I really do want to journal once a week, but some weeks I have nothing to say. It’s weird because I always have things on my mind, but they don’t always come together in a coherent way. I seem to hit these dry spells periodically. Blog, blog, blog, then . . . nothing. I kind of feel like this is a symptom of my introversion because in real life there are days when I have lots to say and other days when I don’t. I’m fine with that in terms of my blogging because I’m not actively trying to build a following.

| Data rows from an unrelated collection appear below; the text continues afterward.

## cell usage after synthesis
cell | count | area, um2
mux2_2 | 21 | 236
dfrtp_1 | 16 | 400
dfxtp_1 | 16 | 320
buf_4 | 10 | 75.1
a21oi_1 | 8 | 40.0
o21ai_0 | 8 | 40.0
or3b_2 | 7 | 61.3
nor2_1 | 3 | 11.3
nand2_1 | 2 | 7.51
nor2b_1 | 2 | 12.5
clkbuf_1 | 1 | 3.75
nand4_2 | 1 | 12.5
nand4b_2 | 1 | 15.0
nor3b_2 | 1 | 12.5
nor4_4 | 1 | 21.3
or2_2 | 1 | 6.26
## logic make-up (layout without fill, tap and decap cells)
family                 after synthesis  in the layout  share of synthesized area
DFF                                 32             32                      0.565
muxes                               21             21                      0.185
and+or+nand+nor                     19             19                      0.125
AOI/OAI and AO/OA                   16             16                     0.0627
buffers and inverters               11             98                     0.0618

This change in blogging attitude is probably another reason weeks can go by without me having anything to say. I used to be focused on pop culture topics and for a while, I was on a pretty good system of two topics a week. But that’s not where my head is anymore. There’s so many people talking pop culture that I’d be better off getting a job with one of them if that’s what I really wanted to write about. Now I prefer talking about me and what’s on my mind.
According to my stats, this blog isn’t found much by new people. On top of that, email subscribers can read a full post without clicking to the site. So I have no clue who reads this blog, who likes it, who doesn’t. It’s like shouting into a void of nothing. I like that. I like that someone might read a post, enjoy it, and move on without me knowing. Maybe that person comes back or maybe the one post was all he needed. Maybe he’s a big fan, but isn’t the type to comment. I can relate. I read plenty of articles without commenting because I’ve got nothing to add. But the idea that people are passing through the Internet and might be affected by something I wrote is pretty cool.